Reproduce the entries shown below only from the line with "inv_2 | 9 | 7 |" down to the line with "(Power assumes the", keeping both end lines and copying each one exactly.

▶ **Source information**:

========================================================================

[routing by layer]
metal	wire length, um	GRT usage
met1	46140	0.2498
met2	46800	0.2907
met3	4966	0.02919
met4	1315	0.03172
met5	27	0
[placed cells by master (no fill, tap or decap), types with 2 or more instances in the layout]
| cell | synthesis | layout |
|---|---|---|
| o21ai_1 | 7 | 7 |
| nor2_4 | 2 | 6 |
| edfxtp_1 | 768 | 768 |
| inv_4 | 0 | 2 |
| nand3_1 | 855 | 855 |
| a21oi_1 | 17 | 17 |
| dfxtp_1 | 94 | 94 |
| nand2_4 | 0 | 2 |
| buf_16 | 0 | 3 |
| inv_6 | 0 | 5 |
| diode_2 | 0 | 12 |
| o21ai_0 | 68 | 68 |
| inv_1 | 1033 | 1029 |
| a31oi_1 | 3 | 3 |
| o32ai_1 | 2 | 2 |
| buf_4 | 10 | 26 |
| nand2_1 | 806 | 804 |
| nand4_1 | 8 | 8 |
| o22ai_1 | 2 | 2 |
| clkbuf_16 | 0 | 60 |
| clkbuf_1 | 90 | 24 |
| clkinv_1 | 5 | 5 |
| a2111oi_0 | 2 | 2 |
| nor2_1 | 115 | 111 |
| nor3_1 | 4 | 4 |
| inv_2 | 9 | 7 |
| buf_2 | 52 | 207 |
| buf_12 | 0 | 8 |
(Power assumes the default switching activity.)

========================================================================

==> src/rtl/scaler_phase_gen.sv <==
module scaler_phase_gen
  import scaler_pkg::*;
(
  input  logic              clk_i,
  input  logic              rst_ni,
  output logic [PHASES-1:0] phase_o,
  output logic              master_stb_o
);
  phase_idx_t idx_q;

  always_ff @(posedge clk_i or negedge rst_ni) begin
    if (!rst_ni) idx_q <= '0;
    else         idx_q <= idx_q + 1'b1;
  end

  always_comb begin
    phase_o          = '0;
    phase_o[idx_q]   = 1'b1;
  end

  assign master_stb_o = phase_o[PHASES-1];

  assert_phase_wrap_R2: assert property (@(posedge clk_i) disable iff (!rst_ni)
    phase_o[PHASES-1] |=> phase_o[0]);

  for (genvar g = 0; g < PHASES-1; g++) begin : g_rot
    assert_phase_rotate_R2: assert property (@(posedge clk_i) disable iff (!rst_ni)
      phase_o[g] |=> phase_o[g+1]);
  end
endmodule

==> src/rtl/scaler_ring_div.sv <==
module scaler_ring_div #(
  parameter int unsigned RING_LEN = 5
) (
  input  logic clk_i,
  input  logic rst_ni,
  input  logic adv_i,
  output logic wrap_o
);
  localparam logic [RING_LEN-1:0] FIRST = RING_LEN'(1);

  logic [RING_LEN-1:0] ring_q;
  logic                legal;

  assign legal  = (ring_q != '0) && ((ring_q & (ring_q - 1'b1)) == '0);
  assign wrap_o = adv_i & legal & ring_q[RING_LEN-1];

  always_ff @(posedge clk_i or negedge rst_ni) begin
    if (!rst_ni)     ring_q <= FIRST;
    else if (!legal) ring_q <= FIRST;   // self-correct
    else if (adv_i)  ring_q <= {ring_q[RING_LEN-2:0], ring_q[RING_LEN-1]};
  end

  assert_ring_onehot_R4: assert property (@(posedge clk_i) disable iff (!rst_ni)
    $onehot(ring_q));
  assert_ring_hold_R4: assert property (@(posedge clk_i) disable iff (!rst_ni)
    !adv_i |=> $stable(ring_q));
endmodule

========================================================================

▶ **Result**:
| inv_2 | 9 | 7 |
| buf_2 | 52 | 207 |
| buf_12 | 0 | 8 |
(Power assumes the default switching activity.)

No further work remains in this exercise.